--- The task ---
From the records below, set down exactly the lines starting with the line that contains "Modules (own cells, without" and going on through the line that contains "- Elaborated cells between the ends (all ways): 16". Nothing else is wanted.

------------------------------------------------------------

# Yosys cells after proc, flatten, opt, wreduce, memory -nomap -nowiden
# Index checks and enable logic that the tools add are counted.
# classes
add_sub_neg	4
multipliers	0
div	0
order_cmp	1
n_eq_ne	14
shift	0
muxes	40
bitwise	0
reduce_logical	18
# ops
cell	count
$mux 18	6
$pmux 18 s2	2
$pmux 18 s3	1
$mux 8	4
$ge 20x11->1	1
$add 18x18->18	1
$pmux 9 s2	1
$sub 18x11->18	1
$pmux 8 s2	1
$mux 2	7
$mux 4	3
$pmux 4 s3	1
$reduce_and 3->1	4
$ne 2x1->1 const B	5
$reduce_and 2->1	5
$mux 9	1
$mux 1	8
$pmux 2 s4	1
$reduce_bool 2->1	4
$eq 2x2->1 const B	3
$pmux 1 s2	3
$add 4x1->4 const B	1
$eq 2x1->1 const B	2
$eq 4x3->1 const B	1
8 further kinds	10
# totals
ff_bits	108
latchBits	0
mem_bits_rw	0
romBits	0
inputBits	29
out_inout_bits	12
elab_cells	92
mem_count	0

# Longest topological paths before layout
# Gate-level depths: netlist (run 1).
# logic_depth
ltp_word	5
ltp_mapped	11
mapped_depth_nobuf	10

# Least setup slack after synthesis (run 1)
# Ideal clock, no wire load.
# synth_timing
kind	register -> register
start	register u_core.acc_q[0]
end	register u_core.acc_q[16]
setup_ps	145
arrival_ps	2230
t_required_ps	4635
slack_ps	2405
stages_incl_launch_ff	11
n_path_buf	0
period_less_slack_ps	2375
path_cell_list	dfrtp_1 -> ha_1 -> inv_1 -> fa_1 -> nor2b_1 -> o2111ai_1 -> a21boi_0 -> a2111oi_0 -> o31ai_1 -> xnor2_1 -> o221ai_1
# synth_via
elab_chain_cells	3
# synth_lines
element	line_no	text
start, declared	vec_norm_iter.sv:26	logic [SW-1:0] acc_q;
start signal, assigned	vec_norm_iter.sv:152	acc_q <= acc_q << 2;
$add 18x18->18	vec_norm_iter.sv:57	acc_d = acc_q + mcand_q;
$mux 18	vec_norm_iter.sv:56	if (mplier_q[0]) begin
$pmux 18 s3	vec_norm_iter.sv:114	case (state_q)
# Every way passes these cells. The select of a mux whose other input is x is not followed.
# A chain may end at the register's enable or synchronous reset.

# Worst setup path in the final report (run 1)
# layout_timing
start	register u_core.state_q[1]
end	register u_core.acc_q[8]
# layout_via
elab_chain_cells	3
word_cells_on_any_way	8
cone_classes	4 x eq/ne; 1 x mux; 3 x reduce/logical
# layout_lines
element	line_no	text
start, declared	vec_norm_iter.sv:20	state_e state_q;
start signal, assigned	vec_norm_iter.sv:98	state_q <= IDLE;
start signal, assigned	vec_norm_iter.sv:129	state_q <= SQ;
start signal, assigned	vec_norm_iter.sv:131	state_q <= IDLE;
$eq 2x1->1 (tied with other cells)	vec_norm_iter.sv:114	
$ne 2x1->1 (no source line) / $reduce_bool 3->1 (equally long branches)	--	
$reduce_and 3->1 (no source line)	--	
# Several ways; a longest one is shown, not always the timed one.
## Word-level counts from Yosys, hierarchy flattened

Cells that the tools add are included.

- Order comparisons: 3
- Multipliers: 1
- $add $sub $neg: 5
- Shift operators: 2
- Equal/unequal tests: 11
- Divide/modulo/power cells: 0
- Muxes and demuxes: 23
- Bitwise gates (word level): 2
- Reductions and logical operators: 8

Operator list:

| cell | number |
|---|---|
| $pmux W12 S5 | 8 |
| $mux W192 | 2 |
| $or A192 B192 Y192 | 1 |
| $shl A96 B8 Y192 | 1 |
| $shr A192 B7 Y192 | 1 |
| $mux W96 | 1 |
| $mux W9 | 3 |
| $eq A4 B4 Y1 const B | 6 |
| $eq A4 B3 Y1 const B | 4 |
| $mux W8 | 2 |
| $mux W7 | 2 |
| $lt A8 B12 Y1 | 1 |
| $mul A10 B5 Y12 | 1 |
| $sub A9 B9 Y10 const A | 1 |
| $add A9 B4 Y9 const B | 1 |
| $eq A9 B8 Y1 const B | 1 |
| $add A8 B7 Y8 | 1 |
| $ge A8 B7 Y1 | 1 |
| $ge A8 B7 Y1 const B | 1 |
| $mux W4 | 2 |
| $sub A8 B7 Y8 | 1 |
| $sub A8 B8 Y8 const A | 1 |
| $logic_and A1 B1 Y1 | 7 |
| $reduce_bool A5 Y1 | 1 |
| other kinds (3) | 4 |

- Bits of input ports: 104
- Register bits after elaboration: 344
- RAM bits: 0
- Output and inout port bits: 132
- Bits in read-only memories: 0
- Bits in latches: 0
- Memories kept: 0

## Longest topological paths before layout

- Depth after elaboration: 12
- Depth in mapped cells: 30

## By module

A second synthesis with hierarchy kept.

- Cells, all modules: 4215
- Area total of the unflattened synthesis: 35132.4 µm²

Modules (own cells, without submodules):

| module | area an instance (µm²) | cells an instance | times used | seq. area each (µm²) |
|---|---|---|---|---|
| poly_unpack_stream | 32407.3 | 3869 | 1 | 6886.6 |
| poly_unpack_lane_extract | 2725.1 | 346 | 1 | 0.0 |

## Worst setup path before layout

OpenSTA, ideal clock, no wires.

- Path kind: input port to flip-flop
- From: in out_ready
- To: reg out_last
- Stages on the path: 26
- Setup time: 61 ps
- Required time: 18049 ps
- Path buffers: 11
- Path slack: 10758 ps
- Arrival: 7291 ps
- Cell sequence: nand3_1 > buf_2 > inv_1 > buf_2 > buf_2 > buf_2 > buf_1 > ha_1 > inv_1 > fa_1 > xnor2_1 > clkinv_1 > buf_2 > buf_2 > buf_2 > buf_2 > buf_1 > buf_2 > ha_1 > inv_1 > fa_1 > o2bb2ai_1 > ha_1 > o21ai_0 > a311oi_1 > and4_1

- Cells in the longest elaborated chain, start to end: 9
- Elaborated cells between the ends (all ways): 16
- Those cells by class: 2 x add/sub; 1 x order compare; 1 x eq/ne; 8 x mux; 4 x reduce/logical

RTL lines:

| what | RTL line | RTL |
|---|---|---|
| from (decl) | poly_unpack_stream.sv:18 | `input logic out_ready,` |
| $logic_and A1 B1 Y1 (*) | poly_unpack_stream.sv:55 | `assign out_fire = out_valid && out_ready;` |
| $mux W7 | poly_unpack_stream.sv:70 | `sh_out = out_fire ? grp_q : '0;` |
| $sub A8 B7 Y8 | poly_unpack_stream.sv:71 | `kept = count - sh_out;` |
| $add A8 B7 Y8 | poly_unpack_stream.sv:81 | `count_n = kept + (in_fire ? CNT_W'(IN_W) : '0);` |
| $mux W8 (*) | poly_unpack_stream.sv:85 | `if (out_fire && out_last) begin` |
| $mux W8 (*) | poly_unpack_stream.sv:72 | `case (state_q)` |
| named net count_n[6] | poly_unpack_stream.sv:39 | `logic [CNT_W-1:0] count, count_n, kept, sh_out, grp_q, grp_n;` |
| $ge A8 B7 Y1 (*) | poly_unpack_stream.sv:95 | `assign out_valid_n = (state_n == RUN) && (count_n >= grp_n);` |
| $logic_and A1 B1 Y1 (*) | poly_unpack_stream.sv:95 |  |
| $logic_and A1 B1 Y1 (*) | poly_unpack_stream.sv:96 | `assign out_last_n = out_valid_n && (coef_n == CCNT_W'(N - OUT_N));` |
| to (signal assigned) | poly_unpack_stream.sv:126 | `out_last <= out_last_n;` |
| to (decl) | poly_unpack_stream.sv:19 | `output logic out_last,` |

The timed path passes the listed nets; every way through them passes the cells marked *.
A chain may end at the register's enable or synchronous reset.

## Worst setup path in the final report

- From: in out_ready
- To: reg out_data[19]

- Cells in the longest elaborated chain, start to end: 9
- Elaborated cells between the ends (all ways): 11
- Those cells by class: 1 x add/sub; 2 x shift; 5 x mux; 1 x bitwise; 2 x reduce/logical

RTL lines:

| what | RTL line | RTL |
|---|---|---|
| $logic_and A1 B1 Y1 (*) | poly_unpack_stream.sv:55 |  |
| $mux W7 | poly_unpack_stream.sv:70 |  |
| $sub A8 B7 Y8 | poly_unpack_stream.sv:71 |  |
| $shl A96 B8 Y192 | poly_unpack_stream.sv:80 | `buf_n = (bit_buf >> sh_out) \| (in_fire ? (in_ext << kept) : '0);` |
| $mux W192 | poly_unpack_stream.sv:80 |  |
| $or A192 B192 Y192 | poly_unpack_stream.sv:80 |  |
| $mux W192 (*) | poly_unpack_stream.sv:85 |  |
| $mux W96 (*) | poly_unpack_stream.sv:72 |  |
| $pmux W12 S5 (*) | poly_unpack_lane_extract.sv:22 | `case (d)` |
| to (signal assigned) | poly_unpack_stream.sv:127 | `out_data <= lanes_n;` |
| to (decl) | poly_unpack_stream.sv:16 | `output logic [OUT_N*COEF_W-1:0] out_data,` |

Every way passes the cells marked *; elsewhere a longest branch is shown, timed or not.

------------------------------------------------------------

--- Reply to the exercise ---
Modules (own cells, without submodules):

| module | area an instance (µm²) | cells an instance | times used | seq. area each (µm²) |
|---|---|---|---|---|
| poly_unpack_stream | 32407.3 | 3869 | 1 | 6886.6 |
| poly_unpack_lane_extract | 2725.1 | 346 | 1 | 0.0 |

## Worst setup path before layout

OpenSTA, ideal clock, no wires.

- Path kind: input port to flip-flop
- From: in out_ready
- To: reg out_last
- Stages on the path: 26
- Setup time: 61 ps
- Required time: 18049 ps
- Path buffers: 11
- Path slack: 10758 ps
- Arrival: 7291 ps
- Cell sequence: nand3_1 > buf_2 > inv_1 > buf_2 > buf_2 > buf_2 > buf_1 > ha_1 > inv_1 > fa_1 > xnor2_1 > clkinv_1 > buf_2 > buf_2 > buf_2 > buf_2 > buf_1 > buf_2 > ha_1 > inv_1 > fa_1 > o2bb2ai_1 > ha_1 > o21ai_0 > a311oi_1 > and4_1

- Cells in the longest elaborated chain, start to end: 9
- Elaborated cells between the ends (all ways): 16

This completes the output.